Re: My BGP Route Update Pacing Draft

vrishab sikand <v_sikand@yahoo.com> Thu, 18 July 2002 20:37 UTC

Received: from trapdoor.merit.edu (trapdoor.merit.edu [198.108.1.26]) by ietf.org (8.9.1a/8.9.1a) with ESMTP id QAA12288 for <idr-archive@ietf.org>; Thu, 18 Jul 2002 16:37:30 -0400 (EDT)
Received: by trapdoor.merit.edu (Postfix) id D1BFD912D7; Thu, 18 Jul 2002 16:37:52 -0400 (EDT)
Delivered-To: idr-outgoing@trapdoor.merit.edu
Received: by trapdoor.merit.edu (Postfix, from userid 56) id 9AD0B912CD; Thu, 18 Jul 2002 16:37:52 -0400 (EDT)
Delivered-To: idr@trapdoor.merit.edu
Received: from segue.merit.edu (segue.merit.edu [198.108.1.41]) by trapdoor.merit.edu (Postfix) with ESMTP id 8D76F912D7 for <idr@trapdoor.merit.edu>; Thu, 18 Jul 2002 16:37:24 -0400 (EDT)
Received: by segue.merit.edu (Postfix) id 5EE515DF02; Thu, 18 Jul 2002 16:37:24 -0400 (EDT)
Delivered-To: idr@merit.edu
Received: from web12808.mail.yahoo.com (web12808.mail.yahoo.com [216.136.174.43]) by segue.merit.edu (Postfix) with SMTP id 463D15DDD0 for <idr@merit.edu>; Thu, 18 Jul 2002 16:37:23 -0400 (EDT)
Message-ID: <20020718203720.79222.qmail@web12808.mail.yahoo.com>
Received: from [208.246.215.128] by web12808.mail.yahoo.com via HTTP; Thu, 18 Jul 2002 13:37:20 PDT
Date: Thu, 18 Jul 2002 13:37:20 -0700
From: vrishab sikand <v_sikand@yahoo.com>
Subject: Re: My BGP Route Update Pacing Draft
To: "Abarbanel, Benjamin" <Benjamin.Abarbanel@Marconi.com>, "'idr@merit.edu'" <idr@merit.edu>
In-Reply-To: <39469E08BD83D411A3D900204840EC558227B4@vie-msgusr-01.dc.fore.com>
MIME-Version: 1.0
Content-Type: multipart/alternative; boundary="0-504351559-1027024640=:78832"
Sender: owner-idr@merit.edu
Precedence: bulk

Specific comment:
Unless the rate of pacing is defined in absolute terms (as opposed to the a subjectively for e.g
yellow 4: reduce update message traffic by 40% of your normal rate). It will be very difficult to verify compliance.
Also in my experience, the "normal rate" varies drastically from vendor to vendor.
 
General comment:
 It appears to me that here is an attempt to solve an internal scheduling or horse power problem with the help of external protocol. 
This mechanism may put undue burden on the transmitting router, which is in the best interest of quick convergence in mind is sending prefixes as fast as possible. 
  "Abarbanel, Benjamin" <Benjamin.Abarbanel@Marconi.com> wrote: Hi all:

Our recent discussions on this list and my recent work 
experiences have led me to write this draft and offer it 
to the IETF community. I would appreciate any comments 
anyone has to make.

Thanks in advance,
Ben







Network Working Group Ben Abarbanel
Internet Draft Marconi Communicatons
Expiration Date: December 2002 



BGP Route Update Pacing

draft-abarbanel-bgp-route-update-pacing-00.txt


1. Status of this Memo

This document is an Internet-Draft and is in full conformance with
all provisions of Section 10 of RFC2026 except that the right to
produce derivative works is not granted.

Internet-Drafts are working documents of the Internet Engineering
Task Force (IETF), its areas, and its working groups.

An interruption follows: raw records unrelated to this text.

This is an optimization exercise on Yosys and OpenROAD, whose aim is small area, a short achievable clock period and few clock cycles per item, not a production implementation.
At most, simulation tests tie the RTL to the original design; equivalence was not proved.
No activity file was given, so power comes from the tool's default toggle rates.

== gamma ==
==> flow/design.v (excerpt) <==
module spi_i2c_ctrl #(
    parameter [23:0] CORE_CLOCK_HZ = 24'd16000000    
) (
    input             clk,
    input             rst,
    input             cmd_valid,
    input      [31:0] cmd,
    output            cmd_ready,
    output reg        rsp_valid,
    output      [7:0] result_code,
    output reg  [7:0] result_value,
    output     [15:0] ci,
    output            faulted,
    output      [1:0] fault_cause,
    output     [31:0] fault_cmd,
    output            wait_spi,
    output            wait_twi,
    output            wait_settle,
    output reg        cs_drive,
    output reg        cs_level,
    output reg        evt_pindir,
    output reg  [7:0] spcr,
    output      [7:0] spsr,
    output reg  [7:0] spdr_tx,
    output reg  [7:0] spdr_rx,
    output      [7:0] twcr,
    output      [7:0] twsr,
    output reg  [7:0] twbr,
    output      [7:0] twar,
    output reg  [7:0] twdr,
    output reg        spi_pending,
    output reg  [1:0] twi_pending,
    input             spi_step,
    input       [7:0] spi_step_byte,
    input             twi_step,
    input       [4:0] twi_step_status,
    input       [7:0] twi_step_byte,
    input             twi_settle,
    input       [4:0] twi_settle_status
);
    localparam [7:0] OP_SPI_VALIDATE  = 8'h01;
    localparam [7:0] OP_SPI_LOOKUP    = 8'h02;
    localparam [7:0] OP_SPI_CONFIGURE = 8'h03;
    localparam [7:0] OP_SPI_SELECT    = 8'h04;
    localparam [7:0] OP_SPI_DESELECT  = 8'h05;
    localparam [7:0] OP_SPI_TRANSFER  = 8'h06;
    localparam [7:0] OP_SPI_SEND      = 8'h07;
    localparam [7:0] OP_I2C_INIT      = 8'h10;
    localparam [7:0] OP_I2C_OWNADDR   = 8'h11;
  ...
Size in the first run: roughly 170 flip-flops, roughly 210 I/O pins, ~8900 um2 of cells after synthesis.
Settings: LEC_CHECK=0, CAP_MARGIN=20, CORE_MARGIN=2, CORE_UTILIZATION=40, CTS_BUF_LIST=sky130_fd_sc_hd__clkbuf_8, SETUP_SLACK_MARGIN=4.4, SLEW_MARGIN=20; clock period 8.0 ns.
standard.sh (not shown) runs the stock make flow with config.mk's settings and CLKGATE_MAP_FILE= SYNTH_SCRIPT=/design/flow/synth_recipe.tcl, a recipe that flattens the netlist after the stock synthesis.
==> flow/flow/run.sh <==
#!/bin/bash
set -euo pipefail
export BUFFER_PORTS_ARGS="-buffer_cell sky130_fd_sc_hd__buf_1"
bash standard.sh > standard.log 2>&1
The flow did not stop early for gamma: all stages ran, and the layout cleared the timing, design-rule and antenna checks.
Testbench counts of gamma, summed over its fixed seeds: cycles 8,192, commands 3,200.
Changes in beta relative to gamma:
--- a/flow/design.v
+++ b/flow/design.v
@@ -14,26 +14,26 @@
     output      [1:0] fault_cause,
     output     [31:0] fault_cmd,
     output            wait_spi,
     output            wait_twi,
     output            wait_settle,
     output reg        cs_drive,
     output reg        cs_level,
-    output reg        evt_pindir,
+    output            evt_pindir,
     output reg  [7:0] spcr,
     output      [7:0] spsr,
     output reg  [7:0] spdr_tx,
     output reg  [7:0] spdr_rx,
     output      [7:0] twcr,
     output      [7:0] twsr,
     output reg  [7:0] twbr,
     output      [7:0] twar,
     output reg  [7:0] twdr,
     output reg        spi_pending,
-    output reg  [1:0] twi_pending,
+    output      [1:0] twi_pending,
     input             spi_step,
     input       [7:0] spi_step_byte,
     input             twi_step,
     input       [4:0] twi_step_status,
     input       [7:0] twi_step_byte,
     input             twi_settle,
     input       [4:0] twi_settle_status
@@ -80,15 +80,15 @@
     reg         w_set;       
     reg         div;         
     reg  [1:0]  fcause;      
     reg  [31:0] cmd_r;       
     reg  [2:0]  bus;
     reg  [2:0]  rcode;
     reg         spif, wcol, spi2x;
-    reg         twint, twea, twsta, twsto, twwc, twen;
+    reg         twint, twea, twsto, twwc, twen;
     reg  [4:0]  tws;
     reg  [6:0]  twar_r;
     reg  [19:0] rem;         
     reg  [8:0]  quo;         
     wire flt = fcause[1] | fcause[0];
     reg  [15:0] ci_r;
     assign ci = ci_r + {15'd0, rsp_valid};
@@ -98,14 +98,17 @@
     assign fault_cmd   = cmd_r & {32{flt}};
     assign wait_spi    = w_spi;
     assign wait_twi    = w_twi;
     assign wait_settle = w_set;
     assign result_code = {5'b00000, rcode};
     assign spsr        = {spif, wcol, 5'b00000, spi2x};
     assign twcr        = {twint, twea, twsta, twsto, twwc, twen, 1'b0, 1'b0};
+    assign twi_pending = w_twi ? ((cmd_r[2:0] == 3'd2) ? TP_START : TP_BYTE) : TP_NONE;
+    wire   twsta       = (bus == BUS_START);
+    assign evt_pindir  = rsp_valid & (cmd_r[7:0] == OP_SPI_CONFIGURE) & cmd_r[24] & (rcode == E_OK);
     assign twsr        = {tws, 3'b000};         
     assign twar        = {twar_r, 1'b0};
     wire [7:0]  op   = cmd[7:0];
     wire [7:0]  fa   = cmd[15:8];
     wire [7:0]  fb   = cmd[23:16];
     wire [23:0] hz   = cmd[31:8];
     reg  [23:0] op_mask;
@@ -332,59 +335,54 @@
             bus          <= BUS_IDLE;
             rsp_valid    <= 1'b0;
             rcode        <= 3'd0;
             result_value <= 8'd0;
             ci_r         <= 16'd0;
             cs_drive     <= 1'b0;
             cs_level     <= 1'b0;
-            evt_pindir   <= 1'b0;
             spcr         <= 8'h00;
             spif         <= 1'b0;
             wcol         <= 1'b0;
             spi2x        <= 1'b0;
             spdr_tx      <= 8'h00;
             spdr_rx      <= 8'h00;
             spi_pending  <= 1'b0;
             twint        <= 1'b0;
             twea         <= 1'b0;
-            twsta        <= 1'b0;
             twsto        <= 1'b0;
             twwc         <= 1'b0;
             twen         <= 1'b0;
             tws          <= 5'b11111;
             twbr         <= 8'h00;
             twar_r       <= 7'h7F;
             twdr         <= 8'hFF;
-            twi_pending  <= TP_NONE;
         end else begin
             idle  <= (idle & ~cmd_valid) | fin;
             w_spi <= go_spi;
             w_twi <= go_twi;
             w_set <= go_set;
             div   <= go_div;
             if (f_ill) fcause[0] <= 1'b1;
             if (f_seq) fcause[1] <= 1'b1;
             rsp_valid  <= fin;
             ci_r       <= ci;
-            evt_pindir <= wr_cfg & cmd[24];
             if (fin) begin
                 rcode        <= fin_code;
                 result_value <= fin_val;
             end
             if (spi_step) begin
                 spdr_rx     <= spi_step_byte;
                 spif        <= 1'b1;
                 spi_pending <= 1'b0;
             end
             if (twi_step) begin
                 tws <= twi_step_status;
                 if (twi_pending == TP_BYTE)
                     twdr <= twi_step_byte;
                 twint       <= 1'b1;
-                twi_pending <= TP_NONE;
             end
             if (twi_settle) begin
                 twsto <= 1'b0;
                 tws   <= twi_settle_status;
             end
             if (wr_cfg) begin
                 spcr  <= cfg_pattern;
@@ -408,29 +406,22 @@
             if (wr_twar)
                 twar_r <= fa[6:0];
             if (bus_idle)
                 bus <= BUS_IDLE;
             if (init_done) begin
                 twbr  <= br_val;
                 twea  <= 1'b0;
-                twsta <= 1'b0;
                 twsto <= 1'b0;
                 twen  <= 1'b1;
             end
             if (body) begin
                 twint <= 1'b0;
                 twen  <= 1'b1;
                 twea  <= (body_op == 3'd5);
-                twsta <= (body_op == 3'd2);
                 twsto <= (body_op == 3'd7);
-                case (body_op)
-                    3'd2:    twi_pending <= TP_START;
-                    3'd7:    twi_pending <= TP_NONE;
-                    default: twi_pending <= TP_BYTE;
-                endcase
                 if (body_op == 3'd3 || body_op == 3'd4) begin
                     if (twint) begin
                         twdr <= (body_op == 3'd3) ? {fa[6:0], fb[0]} : fa;
                         twwc <= 1'b0;
                     end else begin
                         twwc <= 1'b1;
                     end
--- outcome ---
- The maximum clock frequency of beta is lower than that of gamma.
- What gamma reported for global placement routability congestion has to be multiplied by 1.08 to get the figure for beta.
- beta does better than gamma on area inside the core boundary.
- Clock network fraction of design power in beta is 0.6 points lower than in gamma
- Sort beta and gamma by global-route wire length before repair asc -> top: gamma
Only the layout flow was run in beta; the RTL was not checked for function there.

Note that
other groups may also distribute working documents as Internet-
Drafts.

Internet-Drafts are draft documents valid for a maximum of six months
and may be updated, replaced, or obsoleted by other documents at any
time. It is inappropriate to use Internet-Drafts as reference
material or to cite them other than as ``work in progress.''

The list of current Internet-Drafts can be accessed at
http://www.ietf.org/ietf/1id-abstracts.txt

The list of Internet-Draft Shadow Directories can be accessed at
http://www.ietf.org/shadow.html.


2. Abstract

This document defines a mechanism for controlling or limiting the rate at 
which BGP update messages are sent from one peer to the next when a BGP peer 
experiences internal congestion. With the introduction of new dynamic BGP 
protocol capabilities [CAP] message or other none BGP session destructive 
messages, it is necessary to limit the rate at which the BGP update messages 
are sent without affecting the entire BGP session and without relying on the 
transport (TCP) layer to do so as a normal reaction to data congestion of the 
TCP session across the network.

3. Specification of Requirements

The key words "MUST", "MUST NOT", "REQUIRED", "SHALL", "SHALL NOT", "SHOULD", 
"SHOULD NOT", "RECOMMENDED", "MAY", and "OPTIONAL" in this document are to be 
interpreted as described in RFC 2119 [RFC2119].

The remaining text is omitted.